Due to a favorable position of a high-pressure system, as quickly as the dust arrived, it will recede briefly on Monday 1st March 2021, with a new dust surge arriving early on Tuesday 2nd March 2021. Air quality may dip to levels that are moderate from Tuesday through much of next week.
What does this mean for you?
For the general population through the week (and through next week, with moderate Saharan dust concentrations forecast, little to no impacts are forecast beyond hazy skies. For sensitive groups, such as children, the elderly, and persons who suffer from respiratory ailments and allergies, you may need to avoid prolonged exertion outdoors.
Beginning Saturday morning, with high concentrations of Saharan Dust forecast, members of sensitive groups may experience health effects.
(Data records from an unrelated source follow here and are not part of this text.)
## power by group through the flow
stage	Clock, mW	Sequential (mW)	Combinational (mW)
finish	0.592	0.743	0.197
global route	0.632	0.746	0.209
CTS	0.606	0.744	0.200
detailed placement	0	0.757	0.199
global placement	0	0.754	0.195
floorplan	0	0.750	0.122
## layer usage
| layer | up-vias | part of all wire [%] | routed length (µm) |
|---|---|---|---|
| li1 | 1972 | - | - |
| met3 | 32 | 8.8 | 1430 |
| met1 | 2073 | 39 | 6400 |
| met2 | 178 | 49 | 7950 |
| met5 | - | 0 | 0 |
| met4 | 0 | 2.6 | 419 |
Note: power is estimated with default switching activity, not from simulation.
==> config.mk <==
export PLATFORM = sky130hd
export DESIGN_NAME = imu_frame_decoder_top
export DESIGN_NICKNAME = d
export VERILOG_FILES = /design/src/ifd_pkg.sv /design/src/imu_frame_decoder_top.sv
export SDC_FILE = /design/constraint.sdc
export NUM_CORES = 1
export LEC_CHECK = 0
export BUFFER_PORTS_ARGS = -buffer_cell sky130_fd_sc_hd__buf_2
export CORE_MARGIN = 5
export CORE_UTILIZATION = 50
export CTS_CLUSTER_SIZE = 24
export DETAILED_ROUTE_END_ITERATION = 6
export PLACE_DENSITY = 0.81
export SYNTH_ARGS = -nofsm -noshare
export SYNTH_HDL_FRONTEND = slang
export SYNTH_SLANG_ARGS = --single-unit
export TNS_END_PERCENT = 5
==> constraint.sdc <==
create_clock -name clk -period 5.85 [get_ports clk]
set_clock_uncertainty 0.1 [all_clocks]
set_input_delay 1.755 -clock clk [delete_from_list [all_inputs] [get_ports clk]]
set_output_delay 1.755 -clock clk [all_outputs]
set_load 0.02 [all_outputs]
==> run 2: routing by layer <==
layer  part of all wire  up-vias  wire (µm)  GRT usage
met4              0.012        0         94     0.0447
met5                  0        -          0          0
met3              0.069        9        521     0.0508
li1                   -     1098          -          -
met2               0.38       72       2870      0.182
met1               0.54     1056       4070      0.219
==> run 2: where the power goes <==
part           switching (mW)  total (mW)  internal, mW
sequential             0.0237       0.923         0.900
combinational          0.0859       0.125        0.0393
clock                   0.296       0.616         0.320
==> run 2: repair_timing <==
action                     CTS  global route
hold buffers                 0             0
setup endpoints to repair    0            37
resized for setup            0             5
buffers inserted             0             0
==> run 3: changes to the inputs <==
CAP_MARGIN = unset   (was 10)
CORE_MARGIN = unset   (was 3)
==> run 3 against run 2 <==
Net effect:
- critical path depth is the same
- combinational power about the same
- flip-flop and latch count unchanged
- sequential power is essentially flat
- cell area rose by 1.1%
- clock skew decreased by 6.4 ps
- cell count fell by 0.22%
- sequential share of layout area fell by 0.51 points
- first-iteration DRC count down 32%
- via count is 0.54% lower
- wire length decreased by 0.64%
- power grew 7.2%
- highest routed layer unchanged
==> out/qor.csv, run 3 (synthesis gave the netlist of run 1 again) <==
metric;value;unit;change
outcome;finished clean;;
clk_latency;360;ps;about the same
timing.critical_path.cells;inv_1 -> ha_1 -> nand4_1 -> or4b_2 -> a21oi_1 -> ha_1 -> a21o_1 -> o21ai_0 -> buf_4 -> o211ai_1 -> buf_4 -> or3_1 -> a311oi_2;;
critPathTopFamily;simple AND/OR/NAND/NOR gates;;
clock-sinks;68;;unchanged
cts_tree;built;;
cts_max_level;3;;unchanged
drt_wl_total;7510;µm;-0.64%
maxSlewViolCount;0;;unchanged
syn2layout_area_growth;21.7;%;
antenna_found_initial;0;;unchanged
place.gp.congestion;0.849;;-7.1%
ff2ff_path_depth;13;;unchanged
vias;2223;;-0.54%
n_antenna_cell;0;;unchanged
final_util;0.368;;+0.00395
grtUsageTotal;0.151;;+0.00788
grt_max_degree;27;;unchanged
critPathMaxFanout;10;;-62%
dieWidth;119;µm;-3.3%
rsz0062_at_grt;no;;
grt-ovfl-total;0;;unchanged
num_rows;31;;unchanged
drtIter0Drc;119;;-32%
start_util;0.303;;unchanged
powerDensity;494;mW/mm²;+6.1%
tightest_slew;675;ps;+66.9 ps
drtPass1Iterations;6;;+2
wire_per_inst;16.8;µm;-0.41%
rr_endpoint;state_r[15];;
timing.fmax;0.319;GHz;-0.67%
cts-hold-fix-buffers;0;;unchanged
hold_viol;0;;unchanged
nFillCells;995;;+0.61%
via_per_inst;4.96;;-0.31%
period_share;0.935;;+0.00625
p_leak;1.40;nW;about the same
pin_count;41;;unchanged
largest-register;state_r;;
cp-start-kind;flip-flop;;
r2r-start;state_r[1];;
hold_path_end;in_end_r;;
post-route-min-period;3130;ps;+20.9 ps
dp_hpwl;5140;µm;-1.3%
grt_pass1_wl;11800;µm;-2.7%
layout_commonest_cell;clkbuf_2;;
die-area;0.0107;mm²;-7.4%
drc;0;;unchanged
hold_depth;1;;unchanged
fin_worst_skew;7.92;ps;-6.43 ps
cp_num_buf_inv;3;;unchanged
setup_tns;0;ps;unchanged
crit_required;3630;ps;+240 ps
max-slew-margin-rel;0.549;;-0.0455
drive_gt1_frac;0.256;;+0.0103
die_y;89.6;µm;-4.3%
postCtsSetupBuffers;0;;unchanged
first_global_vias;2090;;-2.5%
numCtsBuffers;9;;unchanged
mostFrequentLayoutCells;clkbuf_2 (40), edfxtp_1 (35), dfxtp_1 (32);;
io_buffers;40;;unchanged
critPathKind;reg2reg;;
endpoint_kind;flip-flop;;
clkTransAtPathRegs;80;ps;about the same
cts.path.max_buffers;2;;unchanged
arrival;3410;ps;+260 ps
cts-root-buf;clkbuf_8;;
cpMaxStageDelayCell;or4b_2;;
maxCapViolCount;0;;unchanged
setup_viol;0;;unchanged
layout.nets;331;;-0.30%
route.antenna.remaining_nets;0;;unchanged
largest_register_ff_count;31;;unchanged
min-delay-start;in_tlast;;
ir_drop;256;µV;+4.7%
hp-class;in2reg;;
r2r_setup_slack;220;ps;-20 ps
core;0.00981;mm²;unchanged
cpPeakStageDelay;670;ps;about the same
<file path="config.mk">
export PLATFORM = sky130hd
export DESIGN_NAME = gregorian_date_normalizer_top
export DESIGN_NICKNAME = d
export VERILOG_FILES = /design/src/hw/rtl/gdn_pkg.sv /design/src/hw/rtl/gregorian_date_normalizer_top.sv /design/src/hw/rtl/gdn_front.sv /design/src/hw/rtl/gdn_queue.sv /design/src/hw/rtl/gdn_back.sv
export SDC_FILE = /design/constraint.sdc
export NUM_CORES = 1
export LEC_CHECK = 0
export CAP_MARGIN = 20
export CORE_AREA = 10 10 223 225
export CTS_BUF_LIST = sky130_fd_sc_hd__clkbuf_2 sky130_fd_sc_hd__clkbuf_4 sky130_fd_sc_hd__clkbuf_8
export DETAILED_ROUTE_END_ITERATION = 10
export DIE_AREA = 0 0 233 235
export DONT_BUFFER_PORTS = 1
export PLACE_DENSITY = 0.73
export SYNTH_ARGS = -nofsm -noshare
export SYNTH_HDL_FRONTEND = slang
export SYNTH_SLANG_ARGS = --single-unit
</file>
<file path="constraint.sdc">
create_clock -name aclk -period 17.3 [get_ports aclk]
set_clock_uncertainty 0.1 [all_clocks]
set_input_delay 0.865 -clock aclk [delete_from_list [all_inputs] [get_ports aclk]]
set_output_delay 0.865 -clock aclk [all_outputs]
set_load 0.1 [all_outputs]
</file>
### src/rtl/core/bpa_pkg.sv
package bpa_pkg;

   localparam int MAX_PAGES_DEF = 128 * 1024;

   localparam int WORD_W  = 32;
   localparam int BIT_W   = 5;
   localparam int FUNC_W  = 2;
   localparam int PAGE_W  = 18;
   localparam int FIRST_W = 17;
   localparam int COUNT_W = 18;
   localparam int WIDX_W  = PAGE_W - BIT_W;
   localparam int POP_W   = BIT_W + 1;

   localparam logic [PAGE_W-1:0] TRACK_RESET = PAGE_W'(MAX_PAGES_DEF);

   localparam logic STATUS_OK   = 1'b0;
   localparam logic STATUS_FAIL = 1'b1;

   typedef enum logic [FUNC_W-1:0] {
      FUNC_ALLOC   = 2'd0,
      FUNC_FREE    = 2'd1,
      FUNC_RESERVE = 2'd2
   } func_type;

   typedef enum logic [2:0] {
      ST_CLEAR,
      ST_IDLE,
      ST_SCAN,
      ST_PREP,
      ST_READ,
      ST_MODIFY,
      ST_UPDATE,
      ST_DONE
   } state_type;

   typedef struct packed {
      logic               hit;
      logic [PAGE_W-1:0]  start;
      logic [COUNT_W-1:0] need;
      logic [PAGE_W-1:0]  run_start;
   } scan_res_type;

   typedef struct packed {
      logic              set;
      logic [WIDX_W-1:0] first_w;
      logic [WIDX_W-1:0] last_w;
      logic [BIT_W-1:0]  lo;
      logic [BIT_W-1:0]  hi;
   } mark_ctl_type;

   // bits below b
   function automatic logic [WORD_W-1:0] thermo_lt(input logic [BIT_W-1:0] b);
      logic [WORD_W-1:0] m;
      for (int i = 0; i < WORD_W; i++) begin
         m[i] = (BIT_W'(i) < b);
      end
      return m;
   endfunction

   // bits up to and including b
   function automatic logic [WORD_W-1:0] thermo_le(input logic [BIT_W-1:0] b);
      logic [WORD_W-1:0] m;
      for (int i = 0; i < WORD_W; i++) begin
         m[i] = (BIT_W'(i) <= b);
      end
      return m;
   endfunction

endpackage

### src/rtl/core/bpa_word_update.sv
module bpa_word_update import bpa_pkg::*; (
   input  logic [WORD_W-1:0] old_word,
   input  logic [WIDX_W-1:0] word,
   input  mark_ctl_type      ctl,
   output logic [WORD_W-1:0] new_word,
   output logic [POP_W-1:0]  delta
);

   logic [WORD_W-1:0] mask;
   logic [WORD_W-1:0] flips;

   always_comb begin
      mask = (word == ctl.first_w ? ~thermo_lt(ctl.lo) : '1)
           & (word == ctl.last_w  ?  thermo_le(ctl.hi) : '1);
      new_word = ctl.set ? (old_word | mask) : (old_word & ~mask);
      flips    = old_word ^ new_word;
      delta    = '0;
      for (int i = 0; i < WORD_W; i++) begin
         delta = delta + POP_W'(flips[i]);
      end
   end

endmodule

### config.mk
export PLATFORM = sky130hd
export DESIGN_NAME = bpa_word_update
export DESIGN_NICKNAME = d
export VERILOG_FILES = /design/src/rtl/core/bpa_pkg.sv /design/src/rtl/core/bpa_word_update.sv
export SDC_FILE = /design/constraint.sdc
export NUM_CORES = 1
export LEC_CHECK = 0
export BUFFER_PORTS_ARGS = -buffer_cell sky130_fd_sc_hd__buf_2
export CAP_MARGIN = 20
export CORE_MARGIN = 5
export CORE_UTILIZATION = 30
export DETAILED_ROUTE_END_ITERATION = 8
export GPL_TIMING_DRIVEN = 0
export PLACE_DENSITY_LB_ADDON = 0.1
export SYNTH_ARGS = -nofsm -noshare
export SYNTH_HDL_FRONTEND = slang
export SYNTH_SLANG_ARGS = --single-unit
### constraint.sdc
create_clock -name vclk -period 8.96
set_clock_uncertainty 0.1 [all_clocks]
set_input_delay 1.344 -clock vclk [all_inputs]
set_output_delay 1.344 -clock vclk [all_outputs]
set_load 0.01 [all_outputs]
==> impl_metrics.csv <==
group,metric,value,unit
timing,setup_viol,0,
die,die_w,105,um
power,ir_worst_vdd,1.11,mV
timing,slew_headroom,60.6,%
global_routing,grt_usage,16.1,%
drt,detailroute.via_count,2766,
clock_tree,cts_hold_buffers,0,
critical_path,worstSetupPathType,"in2out",
die,core-area,8760,sq um
synthesis,netlist.area_leader.share,17.7,%
final_layout,diodes,0,
power,leakage,1.66,nW
outcome,status,"finished clean",
synthesis,ys_types,40,
critical_path,start_kind,"input pin",
critical_path,worstPathRequired,7520,ps
global_routing,grt_pass1_vias,2973,
final_layout,syn2layout_area_growth,30.7,%
drt,viasPerCell,4.89,
synthesis,synth_top_area_cell,"fa_1",
synthesis,synthTopCellsByArea,"fa_1 (18%), xor2_1 (14%), mux2_1 (11%)",
global_routing,antenna_found_initial,0,
die,placementRows,34,
timing,final.period_utilization,96.2,%
final_layout,final_cells,566,
synthesis,synth_nets,449,
drt,drcViolationCount,0,
timing,timing.fmax,116,MHz
global_routing,grt_pass1_wl,15.0,mm
power,p_per_area,317,nW/um^2
final_layout,nets,573,
placed_design,dpl.cell_count,561,
drt,avgRoutedWirePerCell,16.5,um
final_layout,clkbuf_count,0,
placed_design,gp_congestion,0.894,
final_layout,drive_above_1_share,37.8,%
timing,final.min_clock_period,8620,ps
critical_path,critPathArrivalTime,7180,ps
final_layout,post-route-util,40.5,%
synthesis,ys_seq_area_share,0,%
synthesis,ys_warn_count,0,
final_layout,n_fill_cell,955,
drt,drt_wl_total,9.34,mm
die,start_util,31.0,%
die,ios,120,
die,die_y,105,um
run,max_cap_violations,0,
placed_design,dp_hpwl,7.99,mm
die,dieArea,11000,sq um
global_routing,grt_overflow,0,
critical_path,cp-end-kind,"output pin",
placed_design,port_buffers,117,
timing,drv_slew,0,
timing,final-hold-violation-count,0,
final_layout,n_sequential_cell,0,
synthesis,avgSynthCellArea,8.08,sq um
worst_hold_path,hold_class,"in2out",
timing,rsz0062_at_grt,"no",
synthesis,syn_area,2710,sq um
power,total_power,1.12,mW
global_routing,grt_max_degree,11,
drt,postRouteAntennaNets,0,
critical_path,crit_fanout,6,
timing,max_slew.worst_pin.slew,590,ps
synthesis,synth_cells,336,
final_layout,regArea,0,sq um
drt,firstDrtPassIters,4,
drt,drt_iter0_drc,84,
power breakdown:
group | total, mW | internal [mW] | switching, mW
combinational | 1.12 | 0.515 | 0.609
clock | 0 | 0 | 0
sequential | 0 | 0 | 0
total | 1.12 | 0.515 | 0.609
per-layer routing:
layer  routed length (um)  track usage [%]  vias up
met5                    0                0        -
met4                    0            0.274        0
met3                  519            0.986        0
met2                 4390             27.4       97
met1                 4430             23.8     1291
li1                     -                -     1378
metrics by stage:
step	setup WS, ps	TNS (ps)	area [sq um]	hold WS [ps]
floorplan	618	0	2710	2740
global placement	-260	-260	3430	2910
detailed placement	-280	-280	3430	2910
CTS	6.82	0	3480	2920
global route	6.17	0	3550	2930
finish	337	0	3550	2910
cell usage after synthesis (2+ instances only):
cell,number
xor2_1,42
nor2_1,36
inv_1,27
mux2_1,27
fa_1,24
nand2_1,21
xnor2_1,19
o22ai_2,18
a21oi_1,13
nand2b_1,13
clkbuf_1,12
o21ai_0,11
ha_1,7
nor3_1,6
nor4_1,6
buf_2,5
mux2_2,5
o2bb2ai_1,5
and2_1,4
o32ai_2,4
a21o_1,3
and3_1,3
nor2b_1,3
or2_2,3
a21boi_0,2
buf_1,2
buf_6,2
area by class of cell:
class | count | area [sq um] | share of cell area [%]
multi-input combinational | 287 | 2570 | 72.6
timing repair buffer | 122 | 623 | 17.6
tap | 108 | 135 | 3.81
buffer | 22 | 113 | 3.18
inverter | 27 | 101 | 2.86
critical path: stages:
cell and delay, ps:
buf_2 100, xor2_1 160, nor4_2 360, nand4_2 130, buf_4 190, o32ai_4 300
nor2_1 110, fa_1 510, inv_1 50, fa_1 490, inv_1 50, fa_1 520
fa_1 560, inv_1 50, fa_1 480, fa_1 550, inv_1 40, ha_2 200
fa_2 350, a21o_1 200, a21oi_2 140, xnor2_1 130, buf_2 150
path summary, 6_finish.rpt:
path	startpoint	slack, ps	depth (start not counted)	endpoint
worst max-delay path	ctl[13]	340	23	delta[4]
worst min-delay path	old_word[8]	2910	3	new_word[8]
cells in the final DEF, fill, tap and decap left out, drive strengths merged, types with 5 or more instances in the layout:
master and instances:
buf 129, a21oi 14, xor2 42, ha 7, o2bb2ai 5, nor2 36, o21ai 11, o22ai 18
nor3 6, nand2b 13, inv 27, mux2 32, clkbuf 15, fa 24, nand2 21, nor4 6
xnor2 19
cell families after synthesis:
| logic type | share of synthesized area [%] |
|---|---|
| fa+ha+maj | 20.9 |
| buf+inv | 7.61 |
| simple gates | 18.6 |
| mux | 13.3 |
| xor+xnor | 19.7 |
| compound gates | 19.9 |
what timing repair did:
action                                  4_1_cts  5_1_grt
endpoints found under the setup margin        1        2
pin swaps                                     2        8
setup buffers                                 4        1
endpoints found under the hold margin         0        0
cloned                                        0        0
gates resized for setup                       2       16
Power figures use the tool's default switching activity.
The general public is not likely to be affected though visibility will be reduced. There is an increasing likelihood of respiratory symptoms in sensitive individuals, aggravation of heart or lung disease, and premature mortality in persons with cardiopulmonary disease & the elderly.
We’re in a period where a ridge of high pressure stays over the central Sahara Desert, and the Intertropical Convergence Zone (ITCZ) remains over the Gulf of Guinea.
The Harmattan wind accelerates when it blows across the mountain massifs of Northwest Africa. If its speed is high enough and it blows over dust source regions, it lifts the dust and disperses it.
Dust that makes it into the upper levels of the atmosphere can then get transported across the Atlantic Ocean and affect the Eastern Caribbean.
These Saharan Dust outbreaks tend to be milder in the Eastern Caribbean than the dust outbreaks associated with West African thunderstorms driving dust into the upper atmosphere from April through November.